Well, lookee here. The Ministry of Silly Talks is at it again.
The once-revered John Cleese, noted latterly more for his rants against everything from former wives to football than for his zanily witty insights into surrealist comedy, has taken speech in hand again this week.
He has stoutly denounced members of the Caledonian diaspora, the Spectator’s Fraser Nelson in particular, supposedly inhabiting the jobs that rightly belong to indigenous English people in the influential world that is the British media, as being “half-educated tenement Scots”.
Racism or just rudeness? Stupid or snobbish, or both?
Granted, it can certainly be argued that the Scottish education system, once the envy of the world, is not what it was.
But that is not a problem limited to this little corner of the nation, I would surmise, if the recent promises of one Mrs Theresa May to return grammar schools to the array of educational choices on offer south of the border are anything to go by.
As for tenements, many of us have lived in them – and still do – and have lived to tell the tale.
Hint: not all tenements are dilapidated single-ends in the East End of Glasgow with eight to a bed and porridge in a drawer.
Some (whisper it), are so commodious and packed with good design and original features that if transplanted to the leafy boulevards of Central London, they would command prices that only an oligarch could contemplate with equanimity.

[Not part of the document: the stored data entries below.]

What follows belongs to an exercise in optimizing a design on an open flow for small area, a short achievable clock period and few clock cycles; a production flow would make more cautious choices.
At most, simulation tests tie the RTL to the original design; equivalence was not proved.
Function not checked in runs 1 to 4 and 6: the RTL went through the layout flow alone.
Power figures rest on the tool's default switching activity, not on a simulated workload.

`design.v`:
```
package puf_pkg;
  localparam int unsigned C_IOSCNUM_DEF      = 48;
  localparam int unsigned C_IOSCDWIDTH_DEF   = 24;
  localparam int unsigned C_OIDWIDTH_DEF     = 24;
  localparam int unsigned C_MEMDATAWIDTH_DEF = 8;
  localparam int unsigned C_MEMADDRWIDTH_DEF = 24;
  localparam int unsigned C_CHALBASE_DEF     = 0;
  localparam int unsigned C_IDXW = $clog2(C_IOSCNUM_DEF);
endpackage
module cnt_regfile #(
  parameter int unsigned N  = puf_pkg::C_IOSCNUM_DEF,
  parameter int unsigned DW = puf_pkg::C_IOSCDWIDTH_DEF,
  parameter int unsigned IW = puf_pkg::C_IDXW
) (
  input  logic          I_sclk,
  input  logic          I_we,
  input  logic [IW-1:0] I_wr_idx,
  input  logic [DW-1:0] I_wr_data,
  input  logic [IW-1:0] I_rd_idx,
  input  logic          I_fwd,       
  output logic [DW-1:0] O_rd_data
);
  logic [N-1:0][DW-1:0] cnt_q;
  logic [DW-1:0]        rd;
  for (genvar i = 0; i < N; i++) begin : g_cnt
    always_ff @(posedge I_sclk) begin
      if (I_we && I_wr_idx == i) cnt_q[i] <= I_wr_data;
    end
  end
  always_comb begin
    rd = '0;
    for (int i = 0; i < N; i++)
      rd = rd | (cnt_q[i] & {DW{I_rd_idx == i}});
  end
  always_ff @(posedge I_sclk) O_rd_data <= I_fwd ? I_wr_data : rd;
endmodule
module puf_resp_gen #(
  parameter int unsigned C_IOSCNUM      = puf_pkg::C_IOSCNUM_DEF,
  parameter int unsigned C_IOSCDWIDTH   = puf_pkg::C_IOSCDWIDTH_DEF,
  parameter int unsigned C_OIDWIDTH     = puf_pkg::C_OIDWIDTH_DEF,
  parameter int unsigned C_MEMDATAWIDTH = puf_pkg::C_MEMDATAWIDTH_DEF,
  parameter int unsigned C_MEMADDRWIDTH = puf_pkg::C_MEMADDRWIDTH_DEF,
  parameter int unsigned C_CHALBASE     = puf_pkg::C_CHALBASE_DEF
) (
  input  logic                      I_sclk,
  input  logic                      I_rst,
  input  logic                      I_cnt_valid,
  input  logic [puf_pkg::C_IDXW-1:0]         I_cnt_idx,
  input  logic [C_IOSCDWIDTH-1:0]   I_cnt_data,
  output logic                      O_cnt_ready,
  input  logic                      I_start,
  output logic                      O_busy,
  output logic [C_MEMADDRWIDTH-1:0] O_mem_addr,
  input  logic [C_MEMDATAWIDTH-1:0] I_mem_data,
  output logic [C_OIDWIDTH-1:0]     O_prim_id,
  output logic                      O_id_valid,
  output logic                      O_err
);
  localparam int unsigned IW = puf_pkg::C_IDXW;
  localparam int unsigned CW = $clog2(C_IOSCNUM + 1);
  localparam int unsigned NB = 2 * C_OIDWIDTH;    
  localparam logic [IW-1:0] LAST_A = NB - 1;
  localparam logic [CW-1:0] N_ALL  = C_IOSCNUM;
  localparam logic [CW-1:0] N_TWO  = C_IOSCNUM - 2;
  logic          busy_q, ready_q, id_valid_q, err_q;
  logic          fetch_q, r_v_q, x_v_q;
  logic [IW-1:0] addr_q;
  logic [C_IOSCNUM-1:0] loaded_q;
  logic [CW-1:0]        nld_q;
  logic                 full_q, one_q;
  logic          r_odd_q, r_bad_q, a_bad_q;
  logic [C_IOSCDWIDTH-1:0] rd_q, a_q;
  logic [C_OIDWIDTH-1:0]   id_q;
  logic idle, run_end, wr_in, wr_oob, wr_new, all_in, start_acc, shift, cmp_bit;
  logic [C_IOSCNUM-1:0] wmask, loaded_d;
  logic [CW-1:0]        nld_d, nld_inc;
  logic                 two;
  logic                    wv_q;
  logic [IW-1:0]           widx_q;
  logic [C_IOSCDWIDTH-1:0] wdata_q;
  assign idle    = ~(fetch_q | r_v_q | x_v_q);
  assign run_end = r_v_q & ~fetch_q;
  assign wr_in  = I_cnt_valid & idle;
  assign wr_oob = wr_in & ({1'b0, I_cnt_idx} >= C_IOSCNUM);
  always_comb begin
    wmask = '0;
    for (int i = 0; i < C_IOSCNUM; i++) wmask[i] = wr_in & (I_cnt_idx == i);
  end
  assign wr_new = |(wmask & ~loaded_q);
  assign all_in    = full_q | (one_q & wr_new);
  assign start_acc = idle & I_start & all_in;
  assign loaded_d = run_end ? '0 : (loaded_q | wmask);
  assign nld_inc  = nld_q + 1'b1;
  assign nld_d    = run_end ? '0 : (wr_new ? nld_inc : nld_q);
  assign two      = nld_q == N_TWO;
  assign shift   = r_v_q & r_odd_q;
  assign cmp_bit = ~a_bad_q & ~r_bad_q & (a_q > rd_q);
  cnt_regfile #(
    .N  (C_IOSCNUM),
    .DW (C_IOSCDWIDTH),
    .IW (IW)
  ) u_cnt_regfile (
    .I_sclk    (I_sclk),
    .I_we      (wv_q),
    .I_wr_idx  (widx_q),
    .I_wr_data (wdata_q),
    .I_rd_idx  (I_mem_data[IW-1:0]),
    .I_fwd     (wv_q && I_mem_data[IW-1:0] == widx_q),
    .O_rd_data (rd_q)
  );
  always_ff @(posedge I_sclk) begin
    widx_q  <= I_cnt_idx;
    wdata_q <= I_cnt_data;
    r_odd_q <= ~addr_q[0];
    r_bad_q <= {1'b0, I_mem_data[IW-1:0]} >= C_IOSCNUM;
    a_q     <= rd_q;
    a_bad_q <= r_bad_q;
  end
  always_ff @(posedge I_sclk or posedge I_rst) begin
    if (I_rst) begin
      busy_q     <= 1'b0;
      ready_q    <= 1'b1;
      id_valid_q <= 1'b0;
      err_q      <= 1'b0;
      fetch_q    <= 1'b0;
      r_v_q      <= 1'b0;
      x_v_q      <= 1'b0;
      addr_q     <= '0;
      loaded_q   <= '0;
      nld_q      <= '0;
      full_q     <= 1'b0;
      one_q      <= 1'b0;
      wv_q       <= 1'b0;
      id_q       <= '0;
    end else begin
      fetch_q    <= start_acc | (fetch_q & (addr_q != '0));
      r_v_q      <= fetch_q;
      x_v_q      <= r_v_q;
      id_valid_q <= run_end;
      busy_q     <= start_acc | fetch_q | r_v_q;
      ready_q    <= ~(start_acc | fetch_q | r_v_q);
      loaded_q <= loaded_d;
      nld_q    <= nld_d;
      full_q   <= ~run_end & (full_q | (one_q & wr_new));
      one_q    <= ~run_end & (one_q ? ~wr_new : (two & wr_new));
      wv_q     <= wr_in & ~wr_oob;
      if (idle) begin
        if (I_start) err_q <= all_in ? wr_oob : 1'b1;
        else if (wr_oob) err_q <= 1'b1;
      end else if (shift && (a_bad_q || r_bad_q)) begin
        err_q <= 1'b1;
      end
      if (addr_q != '0 && addr_q != LAST_A) addr_q <= addr_q + 1'b1;
      else                                  addr_q <= IW'(start_acc);
      if (shift) id_q <= {cmp_bit, id_q[C_OIDWIDTH-1:1]};
    end
  end
  assign O_cnt_ready = ready_q;
  assign O_busy      = busy_q;
  assign O_mem_addr  = C_MEMADDRWIDTH'(addr_q);
  assign O_prim_id   = id_q;
  assign O_id_valid  = id_valid_q;
  assign O_err       = err_q;
endmodule
```
`run.sh`:
```
#!/bin/bash
# synth_recipe.tcl (not shown) runs the flow's synth.tcl, then flattens the netlist and writes it again
# the make line also repeats each setting of config.mk as NAME=value (left out here)
make -C /OpenROAD-flow-scripts/flow DESIGN_CONFIG=/design/flow/config.mk WORK_HOME=/design/flow/orfs CLKGATE_MAP_FILE= SYNTH_SCRIPT=/design/flow/synth_recipe.tcl finish
```
`config.mk`:
```
export PLATFORM = sky130hd
export DESIGN_NAME = puf_resp_gen
export DESIGN_NICKNAME = puf_resp_gen
export VERILOG_FILES = /design/flow/design.v
export SDC_FILE = /design/flow/constraint.sdc
export NUM_CORES = 4
export LEC_CHECK = 0
export CAP_MARGIN = 20
export CORE_MARGIN = 2
export CORE_UTILIZATION = 55
export CTS_CLUSTER_DIAMETER = 70
export CTS_CLUSTER_SIZE = 30
export SETUP_SLACK_MARGIN = 4.0
export SLEW_MARGIN = 20
```
`constraint.sdc`:
```
create_clock -name core_clock -period 6.5 [get_ports {I_sclk}]
set_input_delay 1.3000 -clock core_clock [delete_from_list [all_inputs] [get_ports {I_sclk}]]
set_output_delay 1.3000 -clock core_clock [all_outputs]
set_load 0.01 [all_outputs]
```
==> summary.txt, run 1 <==
Global route
  – GR Util met1: 54.4%
  – Top Usage Layer GRT: met2
  – GR Layer Usage met3: 11.4%
  – Largest net degree at the start of global routing: 58
  – Met2 Use GR: 60.7%
  – GR Util All Layers: 40.8%
  – Initial antenna violation count: 3
  – First-pass GRT wire length: 249000 um
  – Vias in the first global route: 29800
  – Grt total ovfl: 0

STA
  – Final setup viols: 0
  – Minimum clock period: 2650 ps
  – Achievable frequency: 377 MHz
  – Rel. slew slack: 42.4%
  – Fin. Hold Viols: 0
  – Actual slew at the worst max-slew pin: 864 ps
  – Worst Skew: 38.6 ps
  – RSZ-0062 raised after global routing: true
  – Setup TNS: 0 ps
  – Period utilization: 40.8%
  – Max-slew violations: 0

Synthesis
  – Simple logic cell fraction of the synthesized area: 6.64%
  – Main synth FF type: edfxtp_1
  – Mapped cell area: 49000 um^2
  – Mapped Avg Cell Area: 16.1 um^2
  – XOR/XNOR Fraction of Synth Area: 0.161%
  – FF+latch count, synth: 1327
  – Yosys top cell area share: 70.5%
  – Synth Warn #: 2
  – Synth area leaders: edfxtp_1, a22oi_1, dfrtp_1
  – Unique masters post-synth: 73
  – Largest family of logic cells by synthesized area: compound AO/OA/AOI/OAI gates
  – Post-synth top area cell: edfxtp_1
  – Synth Area in Compound Gates: 10.8%
  – Post-synthesis mux area share: 0.822%
  – Post-synth EDFFs: 1152
  – Sequential area share after synthesis: 78.6%
  – Post-synth ARST share: 7.08%
  – Synth Instances: 3038
  – Post-synthesis adder-cell area fraction: 0.714%

Worst hold path
  – Hold Path Stages: 0
  – Hold Path Sink: a_bad_q
  – Hold Path Class: flip-flop to flip-flop
  – Hold Crit Start: r_bad_q

Route
  – Via count: 32800
  – Routed len/inst: 42.3 um
  – Remaining antenna violation count: 0
  – Initial DRC Count: 6649
  – Final wirelength: 193000 um
  – Drt pass-1 iters: 6
  – Drt drc: 0
  – Vias per cell: 7.20

Setup path
  – RR Endpoint: u_cnt_regfile.cnt_q[237]
  – Type of origin of the critical path: flip-flop
  – Slowest stage delay, CP: 550 ps
  – CP max-delay cell: dfstp_2
  – Worst-path maximum fanout: 1
  – Buffers & Inverters on Critical Path: 1
  – Crit Reg-Reg Startpoint: widx_q[3]
  – Worst endpoint data arrival time: 1350 ps
  – CP required: 5200 ps
  – Cells on worst reg2reg path: 4
  – CP endpoint kind: primary output
  – Crit path cell chain: buf_6
  – CP delay by family, top: flip-flops
  – Crit path kind: flip-flop to primary output
  – Flop-to-flop setup slack: 3910 ps

Final layout
  – Commonest non-fill, non-tap cells in the layout: edfxtp_1, a22oi_1, nand2_1, buf_4, dfrtp_1
  – Area grow syn2layout: 18.3%
  – Final nets: 3403
  – Share of layout cells above drive strength 1: 24.7%
  – Post-route cell area: 58000 um^2
  – Commonest non-fill, non-tap cell in the layout: edfxtp_1

Die
  – Total die area: 91600 um^2
  – IO Pins: 94
  – Core Area: 88400 um^2
  – Rows: 109
  – Die Span Y: 303 um
  – Initial Util: 55.5%
  – Die span in x: 303 um

Run
  – Max Cap Viol: 0

Clock network
  – Clock sinks: 1327
  – Clock buffer depth: 3
  – # hold bufs at CTS: 0
  – CTS Buf Count: 61
  – Worst-path clk slew: 100 ps
  – H-tree level count: 2
  – Clock tree from TritonCTS: built
  – Root Driver: clkbuf_16
  – Worst-Skew Late Latency: 730 ps

Placed design
  – Area after DPL: 51900 um^2
  – Routability congestion estimate from global placement: 0.860
  – Detailed Place HPWL: 91800 um
  – IO buf count: 73

Power and ir drop
  – VDD IR max: 248 uV
  – Tot Pwr: 0.0153 W
  – Cell Pwr Density: 263 nW/um^2
  – Leakage power: 20.3 nW

Status
  – Status: timing/DRC/antenna clean
==> metrics by stage <==
step | util, % | setup WS [ps] | hold WS (ps) | instances
finish | 65.7 | 3850 | 359 | 4556
global placement | 58.8 | 1870 | 342 | 4208
detailed placement | 58.8 | 1830 | 339 | 4208
global route | 65.7 | 3820 | 372 | 4551
CTS | 63.9 | 3830 | 360 | 4486
floorplan | - | 3600 | 331 | 3055
==> sequential cells by signal, indices dropped and copies added, names as in the netlist <==
signal and cells:
a_bad_q 1, a_q 24, addr_q 6, busy_q 1, err_q 1, fetch_q 1, full_q 1, id_q 24
id_valid_q 1, loaded_q 48, nld_q 6, one_q 1, r_bad_q 1, r_odd_q 1, r_v_q 1, ready_q 1
u_cnt_regfile.O_rd_data 24, u_cnt_regfile.cnt_q 1152, wdata_q 24, widx_q 6, wv_q 1, x_v_q 1
==> how the worst max path moves through the flow <==
| stage | depth (start not counted) | to | startpoint |
|---|---|---|---|
| 2_1_floorplan | 7 | err_q | I_cnt_idx[0] |
| 3_3_place_gp | 8 | u_cnt_regfile.O_rd_data[7] | I_mem_data[5] |
| 3_5_place_dp | 8 | u_cnt_regfile.O_rd_data[22] | I_mem_data[1] |
| 4_1_cts | 1 | O_cnt_ready | ready_q |
| 5_1_grt | 1 | O_cnt_ready | ready_q |
| 6_report | 1 | O_cnt_ready | ready_q |
==> what timing repair did <==
item	CTS	global route
resized for setup	426	177
endpoints found under the setup margin	520	250
gates cloned	23	10
pin swaps	75	80
setup buffers	139	54
==> Yosys cell counts (24+ instances only) <==
| cell | instances |
|---|---|
| nor2_1 | 139 |
| inv_1 | 34 |
| dfrtp_1 | 93 |
| nand2_1 | 296 |
| buf_2 | 65 |
| ha_1 | 28 |
| a21oi_1 | 38 |
| nor4_1 | 62 |
| clkbuf_1 | 115 |
| edfxtp_1 | 1152 |
| mux2_2 | 26 |
| a22oi_1 | 576 |
| and2_1 | 49 |
| a41oi_1 | 24 |
| dfxtp_1 | 81 |
==> routing by layer <==
layer	routed length, um	vias up	share of wire [%]
li1	-	12500	-
met1	64100	16600	33
met2	83800	3025	44
met3	30300	676	16
met4	14400	2	7.5
met5	10	-	0.0052
==> cells by family (layout without fill, tap and decap cells) <==
logic type	after synthesis	after routing
other	1	23
xor gates and xnor gates	9	9
and+or+nand+nor	681	701
muxes	37	37
DFF	1327	1327
buffers and inverters	241	552
AOI/OAI and AO/OA	714	714
adders and majority gates	28	28
==> power breakdown <==
part | switching [W] | leakage (nW) | internal, W
sequential | 0.0000786 | 12.3 | 0.00934
clock | 0.00288 | 1.06 | 0.00211
combinational | 0.000492 | 6.91 | 0.000374
total | 0.00345 | 20.3 | 0.0118
==> final cells by class <==
| cell class | instances | area (um^2) |
|---|---|---|
| clock inverter | 35 | 454 |
| multi-input combinational | 1507 | 11500 |
| timing repair buffer | 401 | 4170 |
| clock buffer | 81 | 1720 |
| inverter | 35 | 135 |
| sequential | 1327 | 38600 |
| tap | 1165 | 1460 |
| fill | 6052 | 30300 |
| antenna | 5 | 12.5 |
==> inputs of run 2 (changes only) <==
--- a/design.v
+++ b/design.v
@@ -18,5 +18,4 @@
   input  logic [DW-1:0] I_wr_data,
   input  logic [IW-1:0] I_rd_idx,
-  input  logic          I_fwd,       
   output logic [DW-1:0] O_rd_data
 );
@@ -33,5 +32,5 @@
       rd = rd | (cnt_q[i] & {DW{I_rd_idx == i}});
   end
-  always_ff @(posedge I_sclk) O_rd_data <= I_fwd ? I_wr_data : rd;
+  always_ff @(posedge I_sclk) O_rd_data <= rd;
 endmodule
 module puf_resp_gen #(
@@ -62,23 +61,23 @@
   localparam logic [IW-1:0] LAST_A = NB - 1;
   localparam logic [CW-1:0] N_ALL  = C_IOSCNUM;
+  localparam logic [CW-1:0] N_ONE  = C_IOSCNUM - 1;
   localparam logic [CW-1:0] N_TWO  = C_IOSCNUM - 2;
   logic          busy_q, ready_q, id_valid_q, err_q;
-  logic          fetch_q, r_v_q, x_v_q;
+  logic          fetch_q, m_v_q, r_v_q, x_v_q;
   logic [IW-1:0] addr_q;
   logic [C_IOSCNUM-1:0] loaded_q;
   logic [CW-1:0]        nld_q;
-  logic                 full_q, one_q;
-  logic          r_odd_q, r_bad_q, a_bad_q;
+  logic                 new_q, full, one;
+  logic          m_odd_q, r_odd_q, r_bad_q, a_bad_q;
+  logic [IW-1:0] m_idx_q;
   logic [C_IOSCDWIDTH-1:0] rd_q, a_q;
   logic [C_OIDWIDTH-1:0]   id_q;
   logic idle, run_end, wr_in, wr_oob, wr_new, all_in, start_acc, shift, cmp_bit;
   logic [C_IOSCNUM-1:0] wmask, loaded_d;
-  logic [CW-1:0]        nld_d, nld_inc;
-  logic                 two;
   logic                    wv_q;
   logic [IW-1:0]           widx_q;
   logic [C_IOSCDWIDTH-1:0] wdata_q;
-  assign idle    = ~(fetch_q | r_v_q | x_v_q);
-  assign run_end = r_v_q & ~fetch_q;
+  assign idle    = ~(fetch_q | m_v_q | r_v_q | x_v_q);
+  assign run_end = r_v_q & ~m_v_q;
   assign wr_in  = I_cnt_valid & idle;
   assign wr_oob = wr_in & ({1'b0, I_cnt_idx} >= C_IOSCNUM);
@@ -88,10 +87,9 @@
   end
   assign wr_new = |(wmask & ~loaded_q);
-  assign all_in    = full_q | (one_q & wr_new);
+  assign full   = (nld_q == N_ALL) | (nld_q == N_ONE & new_q);
+  assign one    = (nld_q == N_ONE & ~new_q) | (nld_q == N_TWO & new_q);
+  assign all_in = full | (one & wr_new);
   assign start_acc = idle & I_start & all_in;
   assign loaded_d = run_end ? '0 : (loaded_q | wmask);
-  assign nld_inc  = nld_q + 1'b1;
-  assign nld_d    = run_end ? '0 : (wr_new ? nld_inc : nld_q);
-  assign two      = nld_q == N_TWO;
   assign shift   = r_v_q & r_odd_q;
   assign cmp_bit = ~a_bad_q & ~r_bad_q & (a_q > rd_q);
@@ -105,6 +103,5 @@
     .I_wr_idx  (widx_q),
     .I_wr_data (wdata_q),
-    .I_rd_idx  (I_mem_data[IW-1:0]),
-    .I_fwd     (wv_q && I_mem_data[IW-1:0] == widx_q),
+    .I_rd_idx  (m_idx_q),
     .O_rd_data (rd_q)
   );
@@ -112,6 +109,8 @@
     widx_q  <= I_cnt_idx;
     wdata_q <= I_cnt_data;
-    r_odd_q <= ~addr_q[0];
-    r_bad_q <= {1'b0, I_mem_data[IW-1:0]} >= C_IOSCNUM;
+    m_idx_q <= I_mem_data[IW-1:0];
+    m_odd_q <= ~addr_q[0];
+    r_odd_q <= m_odd_q;
+    r_bad_q <= {1'b0, m_idx_q} >= C_IOSCNUM;
     a_q     <= rd_q;
     a_bad_q <= r_bad_q;
@@ -124,4 +123,5 @@
       err_q      <= 1'b0;
       fetch_q    <= 1'b0;
+      m_v_q      <= 1'b0;
       r_v_q      <= 1'b0;
       x_v_q      <= 1'b0;
@@ -129,19 +129,18 @@
       loaded_q   <= '0;
       nld_q      <= '0;
-      full_q     <= 1'b0;
-      one_q      <= 1'b0;
+      new_q      <= 1'b0;
       wv_q       <= 1'b0;
       id_q       <= '0;
     end else begin
       fetch_q    <= start_acc | (fetch_q & (addr_q != '0));
-      r_v_q      <= fetch_q;
+      m_v_q      <= fetch_q;
+      r_v_q      <= m_v_q;
       x_v_q      <= r_v_q;
       id_valid_q <= run_end;
-      busy_q     <= start_acc | fetch_q | r_v_q;
-      ready_q    <= ~(start_acc | fetch_q | r_v_q);
+      busy_q     <= start_acc | fetch_q | m_v_q | r_v_q;
+      ready_q    <= ~(start_acc | fetch_q | m_v_q | r_v_q);
       loaded_q <= loaded_d;
-      nld_q    <= nld_d;
-      full_q   <= ~run_end & (full_q | (one_q & wr_new));
-      one_q    <= ~run_end & (one_q ? ~wr_new : (two & wr_new));
+      nld_q    <= run_end ? '0 : nld_q + CW'(new_q);
+      new_q    <= wr_new;
       wv_q     <= wr_in & ~wr_oob;
       if (idle) begin
--- a/config.mk
+++ b/config.mk
@@ -9,6 +9,6 @@
 export CORE_MARGIN = 2
 export CORE_UTILIZATION = 55
-export CTS_CLUSTER_DIAMETER = 70
-export CTS_CLUSTER_SIZE = 30
+export CTS_CLUSTER_DIAMETER = 90
+export CTS_CLUSTER_SIZE = 25
 export SETUP_SLACK_MARGIN = 4.0
 export SLEW_MARGIN = 20
==> run 2 against run 1 <==
  * Still clean
  * Total power decreased by 3.0%
  * Hold slack worse by 16 ps
  * Setup slack got worse by 130 ps
  * Cell area decreased by 0.46%
  * Count of clock-buffer cells in the layout grew 25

It is a little strong to refer, somewhat sentimentally, to this particular building style as “vertical villages” or “stairways to heaven”.
However, to use it as a blanket pejorative says more about the person who uses it thus than it does about those who experience life in a close or pletty.
And I for one, challenging though getting on with your neighbours or surrounding community may be at times, would proffer the suggestion that communal living and a bit of give-and-take could often be preferable to living quaking behind the railings of a “safe” gated estate.
As for the Scots element of the equation, I suppose we should be grateful that Mr Cleese chose to call them that, rather than uppity Jocks or chippy haggis hurlers.
Although according to an Ofcom survey, “Jocks” is a term which has now been demoted to being “of limited concern” where national identity-based slurs are concerned, taking its honoured place alongside Nazi and Hun. Good company.
Taff, on the other hand, as a term of endearment for the Welsh, is apparently to be taken much more seriously as a politically incorrect insult.
Don’t tell Jeremy Clarkson, for goodness’ sake. Or John Cleese. Heaven knows what he might say about Huw Edwards.
Mr Cleese, for all his pontificating, is not the Messiah, after all. On this showing, he’s a very naughty boy.
One feels like stooping to the same childish level and mis-quoting his own creations, the Knights who say “Ni”-ckers to you.
Or, using the dialect vernacular that, according to yet another survey, is apparently quickly dying out: “Awa an’ bile yer heid, ye big shilpit dreep. Ye ken hee-haw.”
One would surmise from all this that minds can be just as closed and outlooks as limited within the confines of a sprawling mansion or a prime example of semi-detached suburbia as in the much-maligned tenement or council scheme.
But really, when you look at it in context, it’s just yet another example of the continuing British obsession with where you come from – and that, still, even in the 21st Century, for British citizens, largely means the class you were born into.
Not for nothing has social mobility all but stalled in this country in recent years. It’s still about where you come from rather than what you can do, or whether you can do it well.
Terrible when people don’t know their place, though, isn’t it? And stay in it.
That’s mirrored, too, in the post-Brexit vote spotlight being turned on those who have come here to live – and work – from other countries.
Foreign doctors being replaced by “homegrown talent?” In what time-scale? Imagine all those well-qualified practitioners wanting to come here and work long hours to help people get better and be paid properly for it. How very dare they.
Inventories of overseas workers and tests to be put in places for employers or educationalists to weed out the undeserving? And they said that coming out of the EU would mean less bureaucracy and administration.
National pride is one thing. Narrow nationalism narrowly applied is another.
You don’t have to be a rampant SNP member to feel that it’s coming a bit strong from a politician who was quicker than Usain Bolt to jump on the Leave bandwagon, to talk about “divisive nationalists”.
But there you go. One woman’s divisive nationalist is another’s IndyRef supporter. Or Brexit voter.
Some people have always been able to rise above their roots. It’s just a pity that, at the moment, more of those who like telling the rest of us what to do seem determined to live down to their reputations.